今朝も私は一本松公園にいた。ベンチに腰掛けて、空をみつめる。周りに誰一人いないのが気持ちいい。とてもリラックスできる。こんな公園が家のすぐ前にあるのは本当に幸運なことだ。まるでこの公園は私のためだけにつくられたかの様に思えた。私が生まれる前から、私が人生の旅の途中に、何らかの理由で職場と生きる目標を失い、毎日フラフラしながら過ごすことになると知っていて、ずっとここで待っていてくれたのだと思う。(かなり勝手な想像だが)私はとても嬉しい。そして人生も捨てた物じゃないな、と思う。どんなことにでも運命的なことを感じられる様になれば、その人の世界は輝きだすに違いない。それは私が少しでも惹かれた女性と出会った時によく陥ってしまう「思い込み病」のことを言っているのではなくて、どんなことにも感謝の気持ちを忘れないことが大切だ、ということを言っているのだ。私はこの公園を企画から建設まで関わった人々全員に会い、この公園は私にこんなに役に立っている、どうもありがとう、と伝えてあげたい。もしお金があれば花束だって送ってあげたい。区役所に電話をして問い合わせれば、彼らの連絡先を教えてくれるだろう。彼らはきっと、涙を流しながら、大喜びするに違いない。私の様なちょっと変わったニート以外のほとんどの人は、たった一本の松の木しかなく、子供も遊ぶこともできないこんな小さな公園を建てたことは税金の無駄遣い以外の何ものでもなかった、と思っているはずなのだから。

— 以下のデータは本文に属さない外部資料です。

Source: an optimization exercise on an open RTL-to-GDS flow (aim: small area, a short achievable clock period and few clock cycles per item). Production flows keep margins and buffers that such runs may drop.
Function was checked by simulation only, so behaviour that the tests miss may differ from the original.
No activity file was given, so power comes from the tool's default toggle rates.

## design/flow/run.sh

```bash
#!/bin/bash
# synth_recipe.tcl (not shown) runs the flow's synth.tcl, then flattens the netlist and writes it again
# the make line also repeats each setting of config.mk as NAME=value (left out here)
make -C /OpenROAD-flow-scripts/flow DESIGN_CONFIG=/design/flow/config.mk WORK_HOME=/design/flow/orfs CLKGATE_MAP_FILE= SYNTH_SCRIPT=/design/flow/synth_recipe.tcl finish
```

## design/flow/config.mk

```make
export PLATFORM = sky130hd
export DESIGN_NAME = rx_data_handler
export DESIGN_NICKNAME = rx_data_handler
export VERILOG_FILES = /design/flow/design.v
export SDC_FILE = /design/flow/constraint.sdc
export NUM_CORES = 4
export LEC_CHECK = 0
export CAP_MARGIN = 20
export CORE_MARGIN = 2
export CORE_UTILIZATION = 40
export PLACE_DENSITY = 0.6
export SLEW_MARGIN = 20
```

## design/flow/constraint.sdc

```tcl
create_clock -name core_clock -period 8.0 [get_ports {clk_i}]
set_input_delay 1.6000 -clock core_clock [delete_from_list [all_inputs] [get_ports {clk_i}]]
set_output_delay 1.6000 -clock core_clock [all_outputs]
set_load 0.01 [all_outputs]
```

## design/flow/design.v

```verilog
`default_nettype none
package rx_phy_pkg;
  localparam logic [7:0] sym_stp = 8'hFB;
  localparam logic [7:0] sym_sdp = 8'h5C;
  localparam logic [7:0] sym_end = 8'hFD;
  localparam logic [7:0] sym_edb = 8'hFE;
endpackage
`default_nettype wire
`timescale 1ns/1ns
`default_nettype none
module rx_symbol_decode (
  input  logic [31:0] data_i,
  input  logic [3:0]  data_k_i,
  output logic [35:0] word_o
);
  always_comb begin
    for (int i = 0; i < 4; i++) begin
      logic [7:0] v;
      logic       s, t, g, f;
      v = data_i[8*i +: 8];
      t = (v == rx_phy_pkg::sym_stp);
      s = t || (v == rx_phy_pkg::sym_sdp);
      g = (v == rx_phy_pkg::sym_end);
      f = s || g || (v == rx_phy_pkg::sym_edb);
      word_o[9*i +: 9] = data_k_i[i] ? {1'b1, v[7:4], t, g, f, s} : {1'b0, v};
    end
  end
endmodule
`default_nettype wire
`timescale 1ns/1ns
`default_nettype none
module rx_data_handler (
  input  logic                  clk_i,
  input  logic                  rst_i,
  input  logic                  phy_link_up_i,
  input  logic                  phy_fifo_empty_i,
  output logic                  phy_fifo_rd_en_o,
  input  logic                  data_valid_i,
  input  logic [31:0]           data_i,
  input  logic [3:0]            data_k_i,
  output logic [31:0]           m_axis_tdata_o,
  output logic [3:0]            m_axis_tkeep_o,
  output logic                  m_axis_tvalid_o,
  output logic                  m_axis_tlast_o,
  output logic [1:0]            m_axis_tuser_o,
  input  logic                  m_axis_tready_i
);
  logic [35:0] word_in;
  rx_symbol_decode i_decode (
    .data_i   (data_i),
    .data_k_i (data_k_i),
    .word_o   (word_in)
  );
  logic [35:0] w0_q, w1_q;
  logic        w0v_q, w1v_q;
  logic        rd_q;
  logic [3:0]  m_q;
  logic        drop_q;
  logic        open_q;
  logic        tlp_q;
  logic [2:0]  h_q;
  logic [3:0][7:0] acc_q;
  logic [31:0] od_q;
  logic [3:1]  ok_q;
  logic        ol_q;
  logic [1:0]  ou_q;
  logic        ov_q;
  logic            open_n, tlp_n;
  logic [2:0]      h_n;
  logic [3:0][7:0] e_b, n_b;
  logic            seg;
  logic [1:0]      nemit;
  logic            stop;
  logic            cut;
  logic [3:0]      rem_m;
  logic [2:0]      e_cnt;
  logic            e_last, e_nul, e_tlp;
  logic            quirk;
  always_comb begin
    logic       k, act, is_d, is_f, is_s, em_a, em_b;
    logic [7:0] v;
    open_n = open_q;
    tlp_n  = tlp_q;
    h_n    = h_q;
    e_b    = acc_q;
    n_b    = acc_q;
    seg    = 1'b0;
    nemit  = 2'd0;
    stop   = 1'b0;
    cut    = 1'b0;
    rem_m  = 4'b1111;
    e_cnt  = 3'd4;
    e_last = 1'b0;
    e_nul  = 1'b0;
    e_tlp  = tlp_q;
    for (int i = 0; i < 4; i++) begin
      k    = w0_q[9*i+8];
      v    = w0_q[9*i +: 8];
      act  = m_q[i] && !stop;
      is_d = act && !k;
      is_f = act && k && v[1];
      is_s = act && k && v[0];
      em_a = is_d && open_n && (h_n == 3'd4);
      em_b = is_f && open_n && (h_n != 3'd0);
      if ((em_a || em_b) && nemit != 2'd0 && !drop_q) begin
        stop  = 1'b1;
        cut   = 1'b1;
        rem_m = m_q & (4'b1111 << i);
      end else begin
        if (em_a) begin
          nemit  = nemit + 2'd1;
          e_cnt  = 3'd4;
          e_last = 1'b0;
          e_nul  = 1'b0;
          e_tlp  = tlp_n;
          seg    = 1'b1;
          h_n    = 3'd0;
        end
        if (is_d && open_n) begin
          if (seg) n_b[h_n[1:0]] = v;
          else     e_b[h_n[1:0]] = v;
          h_n = h_n + 3'd1;
        end
        if (em_b) begin
          if (nemit == 2'd0) begin
            e_cnt  = h_n;
            e_last = 1'b1;
            e_nul  = !v[2];
            e_tlp  = tlp_n;
            seg    = 1'b1;
          end
          nemit = nemit + 2'd1;
        end
        if (is_f) begin
          open_n = 1'b0;
          h_n    = 3'd0;
        end
        if (is_s) begin
          open_n = 1'b1;
          tlp_n  = v[3];
          h_n    = 3'd0;
        end
      end
    end
  end
  assign quirk = (m_q == 4'b1111) && open_q && (h_q == 3'd4) &&
                 !w0_q[8] && w0_q[17] && w0_q[9] && !w0_q[26] && w0_q[35] && w0_q[28];
  logic emit, fire, cons, pop, free0;
  logic [1:0] tot;
  assign emit  = (nemit != 2'd0);
  assign pop   = ov_q && m_axis_tready_i;
  assign fire  = w0v_q && (!emit || !ov_q || m_axis_tready_i);
  assign cons  = fire && !cut;
  assign free0 = !w0v_q || cons;
  assign tot = {1'b0, w0v_q} + {1'b0, w1v_q} + {1'b0, rd_q};
  assign phy_fifo_rd_en_o = !rst_i && phy_link_up_i && !phy_fifo_empty_i &&
                            (tot[1] == 1'b0 || (tot == 2'd2 && cons));
  always_ff @(posedge clk_i) begin
    if (rst_i) begin
      w0v_q  <= 1'b0;
      w1v_q  <= 1'b0;
      rd_q   <= 1'b0;
      m_q    <= 4'b1111;
      drop_q <= 1'b0;
      open_q <= 1'b0;
      h_q    <= 3'd0;
      ov_q   <= 1'b0;
    end else begin
      rd_q <= phy_fifo_rd_en_o;
      if (free0) begin
        w0v_q <= w1v_q || data_valid_i;
        w1v_q <= w1v_q && data_valid_i;
      end else if (data_valid_i) begin
        w1v_q <= 1'b1;
      end
      if (fire) begin
        open_q <= open_n;
        h_q    <= h_n;
        m_q    <= cut ? rem_m : 4'b1111;
        drop_q <= cut && quirk;
      end
      ov_q <= (fire && emit) || (ov_q && !m_axis_tready_i);
    end
  end
  always_ff @(posedge clk_i) begin
    if (free0) begin
      w0_q <= w1v_q ? w1_q : word_in;
    end
    if (data_valid_i && (w1v_q || !free0)) begin
      w1_q <= word_in;
    end
    if (fire) begin
      tlp_q <= tlp_n;
      acc_q <= emit ? n_b : e_b;
    end
    if (fire && emit) begin
      od_q <= e_b;
      ok_q <= {e_cnt == 3'd4, e_cnt[2] || e_cnt[1:0] == 2'd3, e_cnt[2] || e_cnt[1]};
      ol_q <= e_last;
      ou_q <= {e_nul && e_last, e_tlp};
    end
  end
  assign m_axis_tvalid_o = ov_q;
  assign m_axis_tdata_o  = od_q;
  assign m_axis_tkeep_o  = {ok_q, 1'b1};
  assign m_axis_tlast_o  = ol_q;
  assign m_axis_tuser_o  = ou_q;
endmodule
`default_nettype wire
```

==> flow_metrics.py <==
metrics = {
    "critical_path": {
        "r2r.worst_path.cells": 25,
        "r2r_setup_slack_ns": 1.25,
        "path_delay_family": "simple AND/OR/NAND/NOR gates",
        "crit_fanout": 10,
        "r2r_start": "w0_q[8]",
        "path_buf_inv": 3,
        "critPathArrivalTime_ns": 6.09,
        "slowest_delay_ns": 0.48,
        "start_kind": "flip-flop",
        "critPathRequiredTime_ns": 6.40,
        "critPathMostFrequentCell": "ha_1",
        "worstPathCellList": "and3b_2 > buf_4 > mux2_4 > nand2b_4 > clkinvlp_4 > ha_1 > nor4_1 > o31a_1 > nor3_4 > nor2_4 > xor2_1 > ha_1 > a211oi_1 > o21ba_2 > or2_2 > ha_1 > a21oi_1 > ha_1 > nor4_1 > o21ai_1 > nand4_2 > a41oi_1 > nor4b_1 > dlygate4sd2_1",
        "worstSetupStartpoint": "w0_q[8]",
        "rr_endpoint": "acc_q[10]",
        "endpoint_kind": "output port",
        "critPathSlowestCell": "edfxtp_1",
        "worstSetupPathType": "flip-flop to output port",
    },
    "route": {
        "wl_met2_mm": 16.6,
        "vias_per_cell": 6.36,
        "routed.top_layer": "met5",
        "dr.pass1.iters": 5,
        "wire_per_inst_um": 24.1,
        "drt_drc_violations_left": 0,
        "ant_nets": 0,
        "drt_iter0_drc": 1129,
        "routed_wirelength_mm": 37.7,
        "dr_wl_met3_mm": 3.13,
        "via_count": 9965,
        "drt-met1-wl_mm": 16.3,
    },
    "sta": {
        "slew_headroom_pct": 32.4,
        "tightest_slew_ns": 1.01,
        "setup_viol": 0,
        "max_freq_ghz": 0.130,
        "clock_skew_ns": 0.0165,
        "timing.final.ws_setup_ns": 0.311,
        "post-route-period-util_pct": 96.1,
        "worst_hold_slack_ns": 0.518,
        "final_max_slew_viol_count": 0,
        "finalHoldViolCount": 0,
        "fin_crit_ns": 7.69,
    },
    "global_route": {
        "grt_pass1_vias": 9293,
        "grt_usage_pct": 26.2,
        "antenna_found_initial": 1,
        "gr-total-overflow": 0,
        "grt_max_degree": 39,
        "grt_pass1_wl_mm": 56.8,
    },
    "power_and_ir_drop": {
        "comb_power_share_pct": 15.3,
        "p_per_area_mw_per_mm2": 168,
        "ir_drop_mv": 0.120,
        "seq_power_share_pct": 44.5,
        "pwr-share-clk_pct": 40.2,
        "internal-power_mw": 1.50,
        "swShare_pct": 31.5,
        "p_sw_mw": 0.692,
        "p_leak_nw": 4.86,
    },
    "clocking": {
        "cts.path.max_buffers": 2,
        "numCtsBuffers": 17,
        "htreeDepth": 4,
        "root_buffer": "clkbuf_16",
        "cts.sinks": 156,
        "ctsHoldBuffers": 0,
        "clk_pin_slew_worst_paths_ns": 0.08,
        "cts_tree": "yes",
        "insertion_delay_ns": 0.45,
    },
    "cells_and_area": {
        "area_growth_pct": 18.7,
        "nNetsFinal": 1288,
        "antenna_cells": 0,
        "regArea_mm2": 0.00455,
        "multi_input_area_mm2": 0.00613,
        "stdcell_count": 1567,
        "stdcell_area_mm2": 0.0131,
        "drive_gt1_share_pct": 14.6,
        "fillers": 2567,
    },
    "logic_synthesis": {
        "yosys.area.top_type_share_pct": 39.0,
        "yosysMostFrequentCell": "edfxtp_1",
        "ys_warn_count": 2,
        "synth_area_mm2": 0.0110,
        "yosys-top-cells-count": "edfxtp_1, nand2_1, a22o_1",
        "async_flop_share_pct": 0,
        "synth_edf_count": 143,
        "yosys_register_bits": 156,
        "syn_avg_cell_area_um2": 9.73,
        "synth_nets": 1207,
        "synth_cells": 1132,
        "ys.flop_type": "edfxtp_1",
        "ys_seq_area_share_pct": 41.4,
        "synth_top_area_cell": "edfxtp_1",
        "synth.area.top_cells": "edfxtp_1, a22o_1, nand2_1",
        "yosysUniqueCellTypes": 94,
    },
    "run_status": {
        "outcome": "no timing/DRC/antenna violations",
    },
    "floorplan": {
        "ioPinCount": 83,
        "start_util_pct": 40.7,
        "fp.dieW_um": 170,
        "core-area_mm2": 0.0270,
        "fp.dieArea_mm2": 0.0289,
        "num_rows": 60,
        "die_h_um": 170,
    },
    "placed_design": {
        "port_buffers": 81,
        "dp_slack_ns": 0.0995,
        "dpl-instance-area_mm2": 0.0123,
        "dp_hpwl_mm": 27.8,
        "routabilityCongestion": 0.962,
        "place_inst": 1524,
    },
    "worst_hold_path": {
        "min_from": "m_q[2]",
        "min_to": "m_q[2]",
        "hold_depth": 2,
        "hold_class": "flip-flop to flip-flop",
    },
    "run": {
        "cap_viol_max_count": 0,
    },
}
-- worst max path at each step --
stage,endpoint,slack (ns),cells after the start
6_report,phy_fifo_rd_en_o,0.31,24
3_3_place_gp,phy_fifo_rd_en_o,0.23,23
3_5_place_dp,phy_fifo_rd_en_o,0.1,23
4_1_cts,phy_fifo_rd_en_o,0.24,23
2_1_floorplan,phy_fifo_rd_en_o,0.54,25
5_1_grt,phy_fifo_rd_en_o,-0.02,23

そして私は、ずっとベンチに座りながらこう考えていた。私がニートをしながら情けない生活を送っていることは、それほど悪いことではなくて、逆に人の役にも立っているのでないか、と。「フフフ、なんという天才的な発想の逆転だ!」と自分の才能がたまに恐ろしくなることがある。だが、もちろん私はそうやって自分のニート・ライフスタイルを正当化しようとしているのではない。私は知っている。社会復帰することによって、私が社会に貢献することができるチャンスも増えることは間違いないと。いつか必ず私は社会復帰するだろうと思う。だが、私が言いたいのはこういうことだ。私が毎日会社に出勤せず、毎日こうやってフラフラと公園で遊んでいるからこそ、公園の関係者を喜ばすことができた、と。私の様なダメな存在も、この社会は必要としていたのだ。私は公園の関係者のために何か特別なことをした訳ではない。私はただ、彼らの好意(つまり、別に住民の誰もが公園など必要としていないかもしれないが、いつか行き場のない、フラフラとした住民が現われた時に、素晴らしい時間を過ごせる様に小さな公園をつくっておこう、という一人よがりな親切)を受け取っただけである。そして私という、彼らの好意を受け取ることができる存在が現われたから、彼らは生き続けることができたのだ。そんな大げさな、と思う読者もいるかもしれないが、もし誰も公園を利用しなかったら、彼らには存在価値はないのだ。世界中のほとんどの人は、人の役に立つことは何かを与えることだと思っている。自分の才能と時間を使い、何か困っている人を助けるためにサービスを提供する―だが、もし受け取る人がいなければ、与えることもできないという事実に気が付いている人は少ない。受け取る人は、与える人と同じ位に社会で重要な価値を持っているのだ。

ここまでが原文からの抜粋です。